So I want to write a function annotate() which takes a file name as a parameter and prints it to a new file out_annotated.txt with:
the original text
row number
the total amount of words up to and including that row.
Let's say my .txt file is as following:
hello you
the sun is warm
I like dogs
I want the output to be:
hello you 1 2
the sun is warm 2 6
I like dogs 3 9
The code I used before was
def main():
length = count_rows("file.txt")
print(length)
def count_rows(fname):
with open(fname) as f:
for i, l in enumerate(f):
pass
return i + 1
if __name__ == "__main__":
main()
But how do I progress into making a new .txt file with the output including row numbers and the total amount of words?
You can create the name of your output file using os.path:
base, ext = os.path.splitext(fname)
out_path = base + "_annotated" + ext
Now you can open them both: one for reading one for writing, while holding a total words counter.
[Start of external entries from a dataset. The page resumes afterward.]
$ cat config.mk
export PLATFORM = sky130hd
export DESIGN_NAME = ulk_gate
export DESIGN_NICKNAME = d
export VERILOG_FILES = /design/src/rtl/ulk_pkg.sv /design/src/rtl/ulk_decode.sv /design/src/rtl/ulk_state.sv /design/src/rtl/ulk_gate.sv
export SDC_FILE = /design/constraint.sdc
export NUM_CORES = 1
export LEC_CHECK = 0
export CAP_MARGIN = 20
export CORE_AREA = 2 2 41 43
export CTS_BUF_LIST = sky130_fd_sc_hd__clkbuf_16
export CTS_CLUSTER_DIAMETER = 200
export DETAILED_ROUTE_END_ITERATION = 6
export DIE_AREA = 0 0 43 45
export GPL_ROUTABILITY_DRIVEN = 0
export PLACE_DENSITY = 0.72
export SETUP_SLACK_MARGIN = 0.02
export SLEW_MARGIN = 20
export SYNTH_ARGS = -nofsm -noshare
export SYNTH_HDL_FRONTEND = slang
export SYNTH_SLANG_ARGS = --single-unit
$ cat constraint.sdc
create_clock -name clk -period 1 [get_ports clk]
set_input_delay 0.2 -clock clk [delete_from_list [all_inputs] [get_ports clk]]
set_output_delay 0.2 -clock clk [all_outputs]
set_load 0.02 [all_outputs]
$ cat src/rtl/ulk_pkg.sv
package ulk_pkg;

  localparam logic [31:0] ULK_KEY_A = 32'h83E7_0B13;
  localparam logic [31:0] ULK_KEY_B = 32'h95A4_F1E0;
  localparam logic [7:0]  ULK_OFS_A = 8'h6C;
  localparam logic [7:0]  ULK_OFS_B = 8'h70;

  // One decoded bus write, classified.
  typedef struct packed {
    logic a_good;   // key A written to kick A
    logic a_bad;    // other value written to kick A
    logic b_good;   // key B written to kick B
    logic b_bad;    // other value written to kick B
    logic plain;    // write to a non-kick address
  } ulk_evt_t;

  function automatic logic ulk_word_eq(input logic [31:0] a, input logic [31:0] b);
    return (a ^ b) == 32'd0;
  endfunction

endpackage

$ cat src/rtl/ulk_decode.sv
module ulk_decode
  import ulk_pkg::*;
#(
  parameter int ADDR_W = 8,
  parameter int DATA_W = 32,
  parameter logic [ADDR_W-1:0] OFS_A = ADDR_W'(ULK_OFS_A),
  parameter logic [ADDR_W-1:0] OFS_B = ADDR_W'(ULK_OFS_B),
  parameter logic [DATA_W-1:0] KEY_A = DATA_W'(ULK_KEY_A),
  parameter logic [DATA_W-1:0] KEY_B = DATA_W'(ULK_KEY_B)
) (
  input  logic              wr_en,
  input  logic [ADDR_W-1:0] wr_addr,
  input  logic [DATA_W-1:0] wr_data,
  output ulk_evt_t          evt
);
  localparam int PAD = (DATA_W < 32) ? 32 - DATA_W : 0;

  logic hit_a, hit_b, val_a, val_b;

  assign hit_a = wr_en && (wr_addr == OFS_A);
  assign hit_b = wr_en && (wr_addr == OFS_B);
  assign val_a = ulk_word_eq(32'({{PAD{1'b0}}, wr_data}), 32'({{PAD{1'b0}}, KEY_A}));
  assign val_b = ulk_word_eq(32'({{PAD{1'b0}}, wr_data}), 32'({{PAD{1'b0}}, KEY_B}));

  always_comb begin
    evt.a_good = hit_a &&  val_a;
    evt.a_bad  = hit_a && !val_a;
    evt.b_good = hit_b &&  val_b;
    evt.b_bad  = hit_b && !val_b;
    evt.plain  = wr_en && !hit_a && !hit_b;
  end

endmodule

$ cat src/rtl/ulk_state.sv
module ulk_state
  import ulk_pkg::*;
(
  input  logic     clk,
  input  logic     rst_n,
  input  ulk_evt_t evt,
  output logic     armed,
  output logic     open_q
);
  logic relock;
  assign relock = evt.a_bad || evt.b_bad;

  always_ff @(posedge clk or negedge rst_n) begin
    if (!rst_n) begin
      armed  <= 1'b0;
      open_q <= 1'b0;
    end else begin
      if (evt.a_good)     armed <= 1'b1;
      else if (evt.a_bad) armed <= 1'b0;
      if (relock)                       open_q <= 1'b0;
      else if (evt.b_good && armed)     open_q <= 1'b1;
    end
  end

  // opening only follows a key B write with key A held
  a_r2_open_needs_keys: assert property (@(posedge clk) disable iff (!rst_n)
    $rose(open_q) |-> $past(evt.b_good && armed));
  // key B without key A held keeps the gate closed
  a_r3_no_open_unarmed: assert property (@(posedge clk) disable iff (!rst_n)
    (evt.b_good && !armed) |=> !open_q);
  // bad kick A closes and disarms
  a_r4_bad_a_relocks: assert property (@(posedge clk) disable iff (!rst_n)
    evt.a_bad |=> (!open_q && !armed));
  // bad kick B closes
  a_r5_bad_b_relocks: assert property (@(posedge clk) disable iff (!rst_n)
    evt.b_bad |=> !open_q);
  // open gate implies key A still held
  a_r10_open_implies_armed: assert property (@(posedge clk) disable iff (!rst_n)
    open_q |-> armed);

endmodule

$ cat src/rtl/ulk_gate.sv
module ulk_gate
  import ulk_pkg::*;
#(
  parameter int ADDR_W = 8,
  parameter int DATA_W = 32,
  parameter logic [ADDR_W-1:0] OFS_A = ADDR_W'(ULK_OFS_A),
  parameter logic [ADDR_W-1:0] OFS_B = ADDR_W'(ULK_OFS_B),
  parameter logic [DATA_W-1:0] KEY_A = DATA_W'(ULK_KEY_A),
  parameter logic [DATA_W-1:0] KEY_B = DATA_W'(ULK_KEY_B)
) (
  input  logic              clk,
  input  logic              rst_n,
  input  logic              wr_en,
  input  logic [ADDR_W-1:0] wr_addr,
  input  logic [DATA_W-1:0] wr_data,
  output logic              prot_wr_en,
  output logic              unlocked
);
  ulk_evt_t evt;
  logic     armed;
  logic     open_q;
  logic     kick_wr;

  ulk_decode #(
    .ADDR_W(ADDR_W), .DATA_W(DATA_W),
    .OFS_A(OFS_A), .OFS_B(OFS_B), .KEY_A(KEY_A), .KEY_B(KEY_B)
  ) u_decode (
    .wr_en(wr_en), .wr_addr(wr_addr), .wr_data(wr_data), .evt(evt)
  );

  ulk_state u_state (
    .clk(clk), .rst_n(rst_n), .evt(evt), .armed(armed), .open_q(open_q)
  );

  assign kick_wr    = evt.a_good || evt.a_bad || evt.b_good || evt.b_bad;
  assign prot_wr_en = evt.plain && open_q;
  assign unlocked   = open_q;

  // closed gate never forwards
  a_r6_closed_blocks: assert property (@(posedge clk) disable iff (!rst_n)
    !unlocked |-> !prot_wr_en);
  // kick writes are never forwarded
  a_r8_kick_not_forwarded: assert property (@(posedge clk) disable iff (!rst_n)
    (wr_en && (wr_addr == OFS_A || wr_addr == OFS_B)) |-> !prot_wr_en);
  // no bus write, no enable
  a_r7_no_write_no_enable: assert property (@(posedge clk) disable iff (!rst_n)
    !wr_en |-> !prot_wr_en);
  // lock state moves only on kick writes
  a_r9_stable_without_kick: assert property (@(posedge clk) disable iff (!rst_n)
    !kick_wr |=> $stable(unlocked));

endmodule

==> flow_metrics.env, run 1 <==
export IMPL_status="complete, but fails checks"
export IMPL_failed_checks="setup timing"
export IMPL_fin_crit_sh=1.377
export IMPL_worst_path_max_fanout=2
export IMPL_num_antenna_cells=0
export IMPL_area_growth_pct=218.5
export IMPL_chipHeight_um=45
export IMPL_grtUsageMet2=0.2515
export IMPL_regArea_um2=50.05
export IMPL_hold_path_class="input pin to async pin"
export IMPL_route_detailed_drc=0
export IMPL_drtAntennaViolNets=0
export IMPL_cts_hold_buf=0
export IMPL_cts_buffers=3
export IMPL_grt_pass1_wl_um=2083
export IMPL_end_kind="flop"
export IMPL_avgSynthCellArea_um2=8.098
export IMPL_powerDensity_mw_per_mm2=1020
export IMPL_first_pass_iters=3
export IMPL_start_util=0.1981
export IMPL_tightest_slew_ns=0.2666
export IMPL_grtUsageMet3=0.02800
export IMPL_finalSetupViolations=4
export IMPL_busiest_layer="met2"
export IMPL_max_freq_ghz=0.7261
export IMPL_min_period_ns=1.377
export IMPL_grt_max_degree=3
export IMPL_tns_ns=-0.5813
export IMPL_arrival_ns=1.51
export IMPL_ys_ff_latch=2
export IMPL_ys_warn_count=0
export IMPL_boundaryPins=45
export IMPL_drt_iter0_drc=3
export IMPL_cts_max_path_buffers=2
export IMPL_syn_area_um2=291.5
export IMPL_grt_antenna_before_repair=0
export IMPL_rsz0062_at_grt="true"
export IMPL_rows=14
export IMPL_multi_input_area_um2=322.8
export IMPL_avgViaCountPerCell=4.868
export IMPL_cts_tree="yes"
export IMPL_vias=516
export IMPL_use_met1=0.1630
export IMPL_critical_path_class="input pin to flop"
export IMPL_portBuffers=44
export IMPL_gr_total_overflow=0
export IMPL_detailed_place_hpwl_um=1075
export IMPL_slew_headroom=0.8198
export IMPL_fin_nets=135
export IMPL_cp_start_kind="input pin"
export IMPL_hold_ws_ns=0.1443
export IMPL_synth_nets=79
export IMPL_cts_root_buf="clkbuf_16"
export IMPL_yosys_cell_types_count=21
export IMPL_drive_gt1_frac=0.4111
export IMPL_cts_sinks=2
export IMPL_hold_viol=0
export IMPL_r2r_start="u_state.open_q"
export IMPL_dieArea_mm2=0.001935
export IMPL_h_tree_depth=1
export IMPL_fp_dieW_um=43
export IMPL_regToRegEndpoint="u_state.open_q"
export IMPL_setup_slack_ns=-0.3772
export IMPL_avgRoutedWirePerCell_um=12.83
export IMPL_ir_drop_uv=513.6
export IMPL_netlist_instances=36
export IMPL_wl_um=1360
export IMPL_finalMaxSlewViolations=0
export IMPL_regToRegSetupSlack_ns=0.02
export IMPL_worst_r2r_path_depth=4
export IMPL_leakagePower_uw=0.0004842
export IMPL_cp_required_ns=1.14
export IMPL_clk_insertion_delay_late_ns=0.22
export IMPL_design_area_um2=928.4
export IMPL_skew_ns=0.0004122
export IMPL_cts_clk_slew_worst_paths_ns=0.03
export IMPL_grt_use_total=0.1520
export IMPL_fillers=145
export IMPL_synth_seq_area_share=0.1717
export IMPL_core_area_mm2=0.001471
export IMPL_drv_cap=0
export IMPL_grt_pass1_vias=513
export IMPL_placed_area_um2=814.5
[metrics by stage]
step	total power, uW	setup slack [ns]	util	instances
after floorplan	136.1	-0.4957	-	36
after detailed placement	346.6	-1.020	0.5536	101
final	947.3	-0.3772	0.6310	106
after CTS	949.5	-0.4624	0.6122	105
after global routing	986.7	-0.3952	0.6310	106
after global placement	341.3	-0.9738	0.5536	101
Using enumerate as you did is good to keep track of line numbers, but according to your example you want to start from 1. We will split the lines to count words:
total_words = 0
with open(fname) as f_in, open(out_path, 'w') as f_out:
for line_num, line in enumerate(f_in, start=1):
total_words += len(line.split())
Lastly, because you want to add at the end of each line, you need to avoid the ending '\n', so you can write the lines after you strip them and add the row number and word count:
f_out.write("{} {} {}\n".format(line.strip(), line_num, total_words))
All together we have:
import os
def count_rows(fname):
base, ext = os.path.splitext(fname)
out_path = base + "_annotated" + ext
total_words = 0
with open(fname) as f_in, open(out_path, 'w') as f_out:
for line_num, line in enumerate(f_in, start=1):
total_words += len(line.split())
f_out.write("{} {} {}\n".format(line.strip(), line_num, total_words))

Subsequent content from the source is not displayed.